Too smart to be scammed, right?Posted: January 26, 2010
Journeywatch looks at some common scams and how you can avoid them.
They often start as soon as you get off the plane. The taxi driver, upon hearing your destination, proclaims that your guest house or hotel is somehow exceptionally far away or closed but, casting a wily smile, he has the perfect place to recommend. Of course, the perfect place is often an out of the way flea infested dive that is highly over priced due to the driver’s commission.
Scams – in a myriad of clever, shameless, and sometimes expensive forms – are an unfortunate part of travel. Whether it is the ubiquitous hassles with taxis or specific scams like carpets in Turkey, ATMs in Bali, or gems in India, a foreigner in a foreign land is often an easy mark for local scam artist.

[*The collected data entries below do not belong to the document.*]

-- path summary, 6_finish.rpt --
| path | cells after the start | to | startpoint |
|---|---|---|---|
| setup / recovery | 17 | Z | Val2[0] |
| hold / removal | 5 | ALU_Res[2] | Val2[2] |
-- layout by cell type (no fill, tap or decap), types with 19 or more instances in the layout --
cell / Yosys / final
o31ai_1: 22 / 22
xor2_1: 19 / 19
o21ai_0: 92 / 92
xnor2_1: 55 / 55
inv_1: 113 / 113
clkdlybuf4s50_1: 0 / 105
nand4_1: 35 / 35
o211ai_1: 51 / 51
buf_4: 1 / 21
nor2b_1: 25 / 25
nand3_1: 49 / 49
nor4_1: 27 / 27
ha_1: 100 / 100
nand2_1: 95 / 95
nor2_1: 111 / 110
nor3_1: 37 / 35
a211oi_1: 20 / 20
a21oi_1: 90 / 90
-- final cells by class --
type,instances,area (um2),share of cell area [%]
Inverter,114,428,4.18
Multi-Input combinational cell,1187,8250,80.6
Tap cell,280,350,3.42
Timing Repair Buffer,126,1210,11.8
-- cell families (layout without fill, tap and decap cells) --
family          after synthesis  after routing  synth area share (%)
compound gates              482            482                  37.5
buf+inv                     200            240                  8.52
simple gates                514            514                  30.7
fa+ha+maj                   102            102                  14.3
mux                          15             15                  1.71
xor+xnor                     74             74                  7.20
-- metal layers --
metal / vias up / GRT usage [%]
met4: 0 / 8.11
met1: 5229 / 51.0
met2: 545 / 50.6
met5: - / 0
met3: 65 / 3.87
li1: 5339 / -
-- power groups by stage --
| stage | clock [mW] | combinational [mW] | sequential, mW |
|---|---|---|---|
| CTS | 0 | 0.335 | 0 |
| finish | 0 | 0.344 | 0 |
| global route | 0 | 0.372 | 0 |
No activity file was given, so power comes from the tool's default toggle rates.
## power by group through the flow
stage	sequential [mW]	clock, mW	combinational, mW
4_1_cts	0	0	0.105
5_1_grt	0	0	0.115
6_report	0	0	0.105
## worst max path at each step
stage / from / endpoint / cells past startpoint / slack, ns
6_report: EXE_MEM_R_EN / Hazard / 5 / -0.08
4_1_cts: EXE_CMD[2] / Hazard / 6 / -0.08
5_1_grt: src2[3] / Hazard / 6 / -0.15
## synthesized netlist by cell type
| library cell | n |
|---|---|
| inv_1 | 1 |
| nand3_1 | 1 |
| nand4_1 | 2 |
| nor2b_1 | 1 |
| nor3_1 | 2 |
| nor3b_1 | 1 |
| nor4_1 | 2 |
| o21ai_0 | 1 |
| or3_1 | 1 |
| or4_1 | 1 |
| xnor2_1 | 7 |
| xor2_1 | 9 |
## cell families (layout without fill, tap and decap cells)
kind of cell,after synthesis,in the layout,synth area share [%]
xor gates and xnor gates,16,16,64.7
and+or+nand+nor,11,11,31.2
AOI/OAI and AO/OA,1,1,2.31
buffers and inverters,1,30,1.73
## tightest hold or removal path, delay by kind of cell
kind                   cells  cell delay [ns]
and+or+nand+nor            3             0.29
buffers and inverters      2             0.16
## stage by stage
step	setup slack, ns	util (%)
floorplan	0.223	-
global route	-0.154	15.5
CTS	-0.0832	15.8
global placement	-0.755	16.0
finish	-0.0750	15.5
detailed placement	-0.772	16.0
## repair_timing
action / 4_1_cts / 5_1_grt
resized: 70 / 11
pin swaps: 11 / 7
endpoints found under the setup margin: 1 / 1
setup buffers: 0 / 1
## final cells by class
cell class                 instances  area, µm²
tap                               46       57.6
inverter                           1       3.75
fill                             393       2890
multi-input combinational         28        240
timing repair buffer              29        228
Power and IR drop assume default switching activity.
==> flow/design.v <==
module Ramen(
    input clk, 
    input rst_n, 
    input in_valid,
    input selling,
    input portion, 
    input [1:0] ramen_type,
    output reg out_valid_order,
    output reg success,
    output reg out_valid_tot,
    output reg [27:0] sold_num,
    output reg [14:0] total_gain
);
parameter TONKOTSU = 0;
parameter TONKOTSU_SOY = 1;
parameter MISO = 2;
parameter MISO_SOY = 3;
parameter NOODLE_INIT = 12000;
parameter BROTH_INIT = 41000;
parameter TONKOTSU_SOUP_INIT =  9000;
parameter MISO_INIT = 1000;
parameter SOY_SAUSE_INIT = 1500;
parameter idle = 2'd0, sell = 2'd1, finish = 2'd2;
reg [1:0] cs, ns;
reg valid_cnt;
reg [13:0] noodle;
reg [15:0] broth;
reg [13:0] soup;
reg [9:0] miso;
reg [10:0] soy_sause;
reg [1:0] _ramen_type;
reg [13:0] subA0, subout0; 
reg [7:0] subB0;
reg [15:0] subA1, subout1;
reg [9:0] subB1;
reg [13:0] subA2, subout2;
reg [7:0] subB2;
reg [9:0] subA3, subout3;
reg [5:0] subB3;
reg [10:0] subA4, subout4;
reg [5:0] subB4;
always @(posedge clk or negedge rst_n) begin
    if (!rst_n) begin
        cs <= idle;
    end
    else
        cs <= ns;    
end
always @(*) begin
    case (cs)
        idle: ns = (selling)? sell : idle;
        sell: ns = (!selling)? finish : sell;
        finish: ns = idle;
        default: ns = idle;
    endcase
end
always @(*) begin
    subA0 = noodle;
    subB0 = (portion)? 8'd150 : 8'd100;
    subout0 = subA0 - subB0;
end
always @(*) begin
    subA1 = broth;
    case ({_ramen_type, portion})
        3'd0: subB1 = 10'd300;
        3'd1: subB1 = 10'd500;
        3'd2: subB1 = 10'd300;
        3'd3: subB1 = 10'd500;
        3'd4: subB1 = 10'd400;
        3'd5: subB1 = 10'd650;
        3'd6: subB1 = 10'd300;
        3'd7: subB1 = 10'd500;
        default: subB1 = 0;
    endcase
    subout1 = subA1 - subB1;
end
always @(*) begin
    subA2 = soup;
    case ({_ramen_type, portion})
        3'd0: subB2 = 8'd150;
        3'd1: subB2 = 8'd200;
        3'd2: subB2 = 8'd100;
        3'd3: subB2 = 8'd150;
        3'd4: subB2 = 8'd0;
        3'd5: subB2 = 8'd0;
        3'd6: subB2 = 8'd70;
        3'd7: subB2 = 8'd100;
        default: subB2 = 0;
    endcase
    subout2 = subA2 - subB2;
end
always @(*) begin
    subA3 = miso;
    case ({_ramen_type, portion})
        3'd0: subB3 = 6'd0;
        3'd1: subB3 = 6'd0;
        3'd2: subB3 = 6'd0;
        3'd3: subB3 = 6'd0;
        3'd4: subB3 = 6'd30;
        3'd5: subB3 = 6'd50;
        3'd6: subB3 = 6'd15;
        3'd7: subB3 = 6'd25;
        default: subB3 = 0;
    endcase
    subout3 = subA3 - subB3;
end
always @(*) begin
    subA4 = soy_sause;
    case ({_ramen_type, portion})
        3'd0: subB4 = 6'd0;
        3'd1: subB4 = 6'd0;
        3'd2: subB4 = 6'd30;
        3'd3: subB4 = 6'd50;
        3'd4: subB4 = 6'd0;
        3'd5: subB4 = 6'd0;
        3'd6: subB4 = 6'd15;
        3'd7: subB4 = 6'd25;
        default: subB4 = 0;
    endcase
    subout4 = subA4 - subB4;
end
reg finish_flag;
always @(posedge clk or negedge rst_n) begin
    if (!rst_n) begin
        out_valid_order <= 1'd0;
        success <= 1'd0;
        out_valid_tot <= 1'd0;
        sold_num <= 28'd0;
        total_gain <= 15'd0;
        noodle <= 14'd12000;
        broth <= 16'd41000;
        soup <= 14'd9000;
        miso <= 10'd1000;
        soy_sause <= 11'd1500;
        valid_cnt <= 1'd0;
        finish_flag <= 1'd0;
    end
    else begin
        case (cs)
            idle, sell: begin
                if(finish_flag) begin
                    finish_flag <= 1'd0;
                    out_valid_order <= 1'd0;
                    out_valid_tot <= 1'd0;
                    total_gain <= 15'd0;
                    sold_num <= 28'd0;
                end
                if(in_valid) begin
                    valid_cnt <= ~valid_cnt;
                    if (!valid_cnt) begin
                        out_valid_order <= 1'd0;
                        success <= 1'd0;
                        _ramen_type <= ramen_type;
                    end
                    else begin
                        if (noodle < subout0 || broth < subout1 || soup < subout2 || miso < subout3 || soy_sause < subout4) begin
                            out_valid_order <= 1'd1;
                            success <= 1'd0;
                        end
                        else begin
                            out_valid_order <= 1'd1;
                            success <= 1'd1;
                            noodle <= subout0;
                            broth <= subout1;
                            soup <= subout2;
                            miso <= subout3;
                            soy_sause <= subout4;
                            case (_ramen_type)
                                2'd0: sold_num[27:21] <= sold_num[27:21] + 1;
                                2'd1: sold_num[20:14] <= sold_num[20:14] + 1;
                                2'd2: sold_num[13:7] <= sold_num[13:7] + 1;
                                2'd3: sold_num[6:0] <= sold_num[6:0] + 1;
                                default: sold_num <= sold_num;
                            endcase
                        end
                    end
                end
                else begin
                    out_valid_order <= 1'd0;
                    success <= 1'd0;
                end
            end
            finish: begin
                out_valid_tot <= 1'd1;
                total_gain <= sold_num[27:21] * 8'd200 + sold_num[20:14] * 8'd250 + sold_num[13:7] * 8'd200 + sold_num[6:0] * 8'd250;
                noodle <= 14'd12000;
                broth <= 16'd41000;
                soup <= 14'd9000;
                miso <= 10'd1000;
                soy_sause <= 11'd1500;
                valid_cnt <= 1'd0;
                finish_flag <= 1'd1;
            end
            default: out_valid_tot <= 1'd0;
        endcase
    end
end
endmodule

While con artists are bothersome, their scams are often not particularly clever as much as they are designed to prey upon the dividing line between a traveller’s greed and their rationality.
The gem scam is a case in point. Scam artists in gem shops preach salivating tales of huge profits that travellers can turn by buying gems now and selling them back home. And, the more money the traveller invests on their maxed out credit cards and dwindling travellers cheques the more profits they will earn back home. While pesky rational thoughts might be trying to remind the victim that they can’t tell the difference between a proper gem and a polished shared of glass from a broken bottle or the nagging question of why global market forces haven’t made gem prices comparable around the world, these thoughts are drowned out by the daydreams of a large payday.
Besides, wouldn’t it be cool if you pay off your vacation trading gems? This scam must be particularly painful when the victim tries to flog their shiny glass bounty back at their local gem shop.
Some scams are far more dangerous. Single travellers, often young men tempted by an alluring female or two into joining them for a private drink back at their hotel, are particularly at risk. Known as the ‘honey trap’, the inviting lasses spike the victim’s drink quickly causing him to blackout. When the victim wakes all their possessions are gone, and in one tale told to me, the victim woke up in an empty room to find nothing but a small bottle of water, one cigarette, a lighter, and enough coins to make a local call. While the scammers were kind enough to leave a comically appropriate consolation prize, the consequences can be more serious. Many victims are hospitalized as their perpetrators have doused their drinks with dangerous, even lethal, levels of animal tranquilizers.
What you can do
The general rule for scams is that if something is too good to be true, it probably is. A huge return for gems or wild night with some frisky locals are con-tricks designed to be tempting enough for the target to forgo rationality in pursuit of the promised rewards.
Most scams can easily be avoided. In the case of taxis; always agree on price before getting in, never allow the driver to make a “quick stop” at a retail shop, and don’t leave your luggage in the boot while checking a hotel or getting change for the meter. For other scams, some simple rules can help.
Keep things in perspective. Whether it is Shillings, Pesos, Rupees, or Yuan, normally when you are ripped off the sums are very low. While it is good to count your change and barter hard, there is little sense in arguing over pocket change.
Keep your cool. While a scuffle might seem a tempting way to appease your anger at being on the losing end of a scam, the perpetrator is unlikely to favour a fair fight, probably has friends, and can likely better explain his position to local police.
And finally, never let greed outweigh your rationality.